The question of caste provides another example of historical tension. Civilisational interpretations frequently claim that caste as we know it today was largely created or rigidified by colonial administrators, especially through British census categories. While colonial policies certainly hardened social identities, historians point out that earlier Sanskrit texts, such as the Dharmashastras describe a social hierarchy based on birth. Manusmriti and related texts explicitly treat varna as hereditary, and explain the emergence of numerous jatis through the mixing of these varnas. Genetic studies of Indian populations also suggest that large-scale endogamy became widespread roughly 70 generations ago.

Civilisational narratives often emphasise the Bhagavad Gita’s statement that varna is based on qualities (guna) and actions (karma). Critics respond that in practice, most classical texts and historical evidence treat social status as inherited. They, therefore, argue that ignoring the historical reality of caste hierarchy prevents a serious engagement with India’s social past.
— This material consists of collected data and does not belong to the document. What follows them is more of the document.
## src/rtl/axi_mm_pkg.sv

```systemverilog
// Shared definitions for the HPS-facing register/pixel responder: register offsets,
// STATUS/CTRL bit positions, the default ID constant and the pixel FIFO entry layout.
package axi_mm_pkg;

    localparam logic [31:0] ID_VALUE_DEFAULT = 32'h4C50_4A01;

    localparam logic [2:0] REG_ID         = 3'd0;
    localparam logic [2:0] REG_CTRL       = 3'd1;
    localparam logic [2:0] REG_BGCOLOR    = 3'd2;
    localparam logic [2:0] REG_STATUS     = 3'd3;
    localparam logic [2:0] REG_FRAMECOUNT = 3'd4;
    localparam logic [2:0] REG_SCRATCH    = 3'd5;

    localparam int CTRL_ENABLE_BIT  = 0;
    localparam int CTRL_TESTPAT_BIT = 1;

    localparam int STATUS_HPD_BIT   = 0;
    localparam int STATUS_EMPTY_BIT = 1;
    localparam int STATUS_FULL_BIT  = 2;
    localparam int STATUS_LEVEL_LSB = 4;
    localparam int STATUS_LEVEL_W   = 7;

    typedef struct packed {
        logic [17:0] addr;
        logic [23:0] data;
    } fifo_entry_t;

    localparam int FIFO_ENTRY_W = $bits(fifo_entry_t);

endpackage

```

## src/rtl/sync_fifo.sv

```systemverilog
// Single-clock show-ahead FIFO; pointers and level reset, storage does not.
module sync_fifo #(
    parameter int DEPTH = 16,
    parameter int WIDTH = 42,
    localparam int AW   = $clog2(DEPTH),
    localparam int LW   = AW + 1
) (
    input  logic             clk_i,
    input  logic             rst_i,
    input  logic             push_i,
    input  logic [WIDTH-1:0] wdata_i,
    input  logic             pop_i,
    output logic [WIDTH-1:0] rdata_o,
    output logic             full_o,
    output logic             empty_o,
    output logic [LW-1:0]    level_o
);

    logic [WIDTH-1:0] mem [DEPTH];
    logic [AW-1:0]    wr_ptr_q, wr_ptr_d;
    logic [AW-1:0]    rd_ptr_q, rd_ptr_d;
    logic [LW-1:0]    level_q, level_d;
    logic             do_push, do_pop;

    assign full_o  = (level_q == LW'(DEPTH));
    assign empty_o = (level_q == '0);
    assign level_o = level_q;
    assign rdata_o = mem[rd_ptr_q];
    assign do_push = push_i & ~full_o;
    assign do_pop  = pop_i & ~empty_o;

    always_comb begin
        wr_ptr_d = wr_ptr_q;
        rd_ptr_d = rd_ptr_q;
        level_d  = level_q;
        if (do_push) wr_ptr_d = wr_ptr_q + AW'(1);
        if (do_pop)  rd_ptr_d = rd_ptr_q + AW'(1);
        case ({do_push, do_pop})
            2'b10:   level_d = level_q + LW'(1);
            2'b01:   level_d = level_q - LW'(1);
            default: level_d = level_q;
        endcase
    end

    always_ff @(posedge clk_i or posedge rst_i) begin
        if (rst_i) begin
            wr_ptr_q <= '0;
            rd_ptr_q <= '0;
            level_q  <= '0;
        end else begin
            wr_ptr_q <= wr_ptr_d;
            rd_ptr_q <= rd_ptr_d;
            level_q  <= level_d;
        end
    end

    always_ff @(posedge clk_i) begin
        if (do_push) mem[wr_ptr_q] <= wdata_i;
    end

endmodule

```

## src/rtl/axi_mm_responder.sv

```systemverilog
// HPS bridge responder: small register file plus a pixel window that queues
// framebuffer writes through a FIFO, stalling the initiator only when it is full.
module axi_mm_responder
    import axi_mm_pkg::*;
#(
    parameter int          FIFO_DEPTH = 16,
    parameter logic [31:0] ID_VALUE   = ID_VALUE_DEFAULT
) (
    input  logic        FPGA_CLK1_50,
    input  logic        Reset,
    input  logic [18:0] AXI_Address,
    input  logic        AXI_Read,
    input  logic        AXI_Write,
    input  logic [31:0] AXI_WriteData,
    output logic [31:0] AXI_ReadData,
    output logic        AXI_ReadDataValid,
    output logic        AXI_WaitRequest,
    input  logic        ADV_HPD,
    input  logic        VSync_Pulse,
    output logic        Ctrl_Enable,
    output logic        Ctrl_TestPattern,
    output logic [23:0] Ctrl_BgColor,
    output logic [17:0] FB_WrAddr,
    output logic [23:0] FB_WrData,
    output logic        FB_WrValid,
    input  logic        FB_WrReady
);

    localparam int LW = $clog2(FIFO_DEPTH) + 1;

    logic [1:0]  ctrl_q, ctrl_d;
    logic [23:0] bgcolor_q, bgcolor_d;
    logic [31:0] scratch_q, scratch_d;
    logic [31:0] framecount_q, framecount_d;
    logic [31:0] rd_data_q, rd_data_d;
    logic        rd_valid_q, rd_valid_d;
    logic        hpd_meta_q, hpd_sync_q;

    logic        fifo_full, fifo_empty;
    logic [LW-1:0] fifo_level;
    logic [STATUS_LEVEL_W-1:0] level_ext;
    fifo_entry_t push_entry, head_entry;
    logic        wr_acc, rd_acc, reg_wr, push;
    logic [31:0] status, rd_mux;

    assign AXI_WaitRequest = AXI_Write & AXI_Address[18] & fifo_full;
    assign wr_acc     = AXI_Write & ~AXI_WaitRequest;
    assign rd_acc     = AXI_Read & ~AXI_Write;
    assign reg_wr     = wr_acc & ~AXI_Address[18];
    assign push       = wr_acc & AXI_Address[18];
    assign push_entry = '{addr: AXI_Address[17:0], data: AXI_WriteData[23:0]};
    assign level_ext  = STATUS_LEVEL_W'(fifo_level);

    sync_fifo #(
        .DEPTH (FIFO_DEPTH),
        .WIDTH (FIFO_ENTRY_W)
    ) u_fifo (
        .clk_i   (FPGA_CLK1_50),
        .rst_i   (Reset),
        .push_i  (push),
        .wdata_i (push_entry),
        .pop_i   (FB_WrReady),
        .rdata_o (head_entry),
        .full_o  (fifo_full),
        .empty_o (fifo_empty),
        .level_o (fifo_level)
    );

    always_comb begin
        status = '0;
        status[STATUS_HPD_BIT]   = hpd_sync_q;
        status[STATUS_EMPTY_BIT] = fifo_empty;
        status[STATUS_FULL_BIT]  = fifo_full;
        status[STATUS_LEVEL_LSB +: STATUS_LEVEL_W] = level_ext;

        rd_mux = '0;
        if (!AXI_Address[18]) begin
            case (AXI_Address[2:0])
                REG_ID:         rd_mux = ID_VALUE;
                REG_CTRL:       rd_mux = {30'd0, ctrl_q};
                REG_BGCOLOR:    rd_mux = {8'd0, bgcolor_q};
                REG_STATUS:     rd_mux = status;
                REG_FRAMECOUNT: rd_mux = framecount_q;
                REG_SCRATCH:    rd_mux = scratch_q;
                default:        rd_mux = '0;
            endcase
        end
    end

    always_comb begin
        ctrl_d       = ctrl_q;
        bgcolor_d    = bgcolor_q;
        scratch_d    = scratch_q;
        framecount_d = framecount_q;
        rd_data_d    = rd_data_q;
        rd_valid_d   = rd_acc;

        if (rd_acc) rd_data_d = rd_mux;
        if (VSync_Pulse) framecount_d = framecount_q + 32'd1;

        // The FRAMECOUNT clear is applied last so it overrides a coincident VSync.
        if (reg_wr) begin
            case (AXI_Address[2:0])
                REG_CTRL:       ctrl_d       = AXI_WriteData[1:0];
                REG_BGCOLOR:    bgcolor_d    = AXI_WriteData[23:0];
                REG_FRAMECOUNT: framecount_d = '0;
                REG_SCRATCH:    scratch_d    = AXI_WriteData;
                default:        ;
            endcase
        end
    end

    always_ff @(posedge FPGA_CLK1_50 or posedge Reset) begin
        if (Reset) begin
            ctrl_q       <= '0;
            bgcolor_q    <= '0;
            scratch_q    <= '0;
            framecount_q <= '0;
            rd_data_q    <= '0;
            rd_valid_q   <= 1'b0;
            hpd_meta_q   <= 1'b0;
            hpd_sync_q   <= 1'b0;
        end else begin
            ctrl_q       <= ctrl_d;
            bgcolor_q    <= bgcolor_d;
            scratch_q    <= scratch_d;
            framecount_q <= framecount_d;
            rd_data_q    <= rd_data_d;
            rd_valid_q   <= rd_valid_d;
            hpd_meta_q   <= ADV_HPD;
            hpd_sync_q   <= hpd_meta_q;
        end
    end

    assign AXI_ReadData      = rd_data_q;
    assign AXI_ReadDataValid = rd_valid_q;
    assign Ctrl_Enable       = ctrl_q[CTRL_ENABLE_BIT];
    assign Ctrl_TestPattern  = ctrl_q[CTRL_TESTPAT_BIT];
    assign Ctrl_BgColor      = bgcolor_q;
    assign FB_WrValid        = ~fifo_empty;
    assign FB_WrAddr         = head_entry.addr;
    assign FB_WrData         = head_entry.data;

endmodule

```
**config.mk**
```make
export PLATFORM = sky130hd
export DESIGN_NAME = rob_flat
export DESIGN_NICKNAME = d
export VERILOG_FILES = /design/src/rtl/rob_if.sv /design/src/rtl/rob.sv /design/src/flat_wrapper.sv
export SDC_FILE = /design/constraint.sdc
export NUM_CORES = 1
export LEC_CHECK = 0
export BUFFER_PORTS_ARGS = -buffer_cell sky130_fd_sc_hd__buf_2
export CAP_MARGIN = 0
export CORE_MARGIN = 4
export CORE_UTILIZATION = 40
export CTS_CLUSTER_SIZE = 14
export DETAILED_ROUTE_END_ITERATION = 7
export SLEW_MARGIN = 5
export SYNTH_ARGS = -nofsm -noshare
export SYNTH_HDL_FRONTEND = slang
export SYNTH_SLANG_ARGS = --single-unit
export TNS_END_PERCENT = 100
```
**constraint.sdc**
```tcl
create_clock -name clk -period 13.15 [get_ports clk]
set_clock_uncertainty 0.05 [all_clocks]
set_input_delay 2.63 -clock clk [delete_from_list [all_inputs] [get_ports clk]]
set_output_delay 2.63 -clock clk [all_outputs]
set_load 0.05 [all_outputs]
```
A final debate concerns the idea of ‘Indian Knowledge Systems’. Advocates of this concept argue that India produced sophisticated traditions of philosophy, mathematics, grammar, medicine, and astronomy long before colonial rule, and that these traditions deserve recognition in modern education. Critics agree that these intellectual achievements are important, but warn against presenting Brahmanical scriptures as the sole or universal source of knowledge in India. They point out that many developments — such as the zodiac system, planetary astrology, and certain astronomical concepts — entered India through exchanges with Greek, Roman, and West Asian cultures during the early centuries of the Common Era.

For example, sculptural depictions of the zodiac and planets appear in India mainly during the Gupta period, reflecting cultural interaction rather than purely indigenous invention. Similarly, Indian astronomy evolved through dialogue with multiple traditions. To describe all knowledge as originating exclusively in Vedic texts risks

The debate over ‘civilisational Hindu’, therefore, reflects a larger tension in contemporary India. On one side is the desire to reclaim cultural pride after centuries of colonial interpretation. On the other side is the historian’s insistence that pride should not replace evidence.

When textbooks simplify complex debates about caste, horses, Saraswati, or knowledge traditions, critics worry that ideology is being presented as fact. When that happens, the French become Hindus, Muslims become foreigners, Aryans become local, Ram becomes ‘pure’ vegetarian, Shambuka is never beheaded, horses become indigenous, Brahmins emerge from the mouth of Brahma, and Parashurama’s massacre of Kshatriyas becomes righteous, justified violence.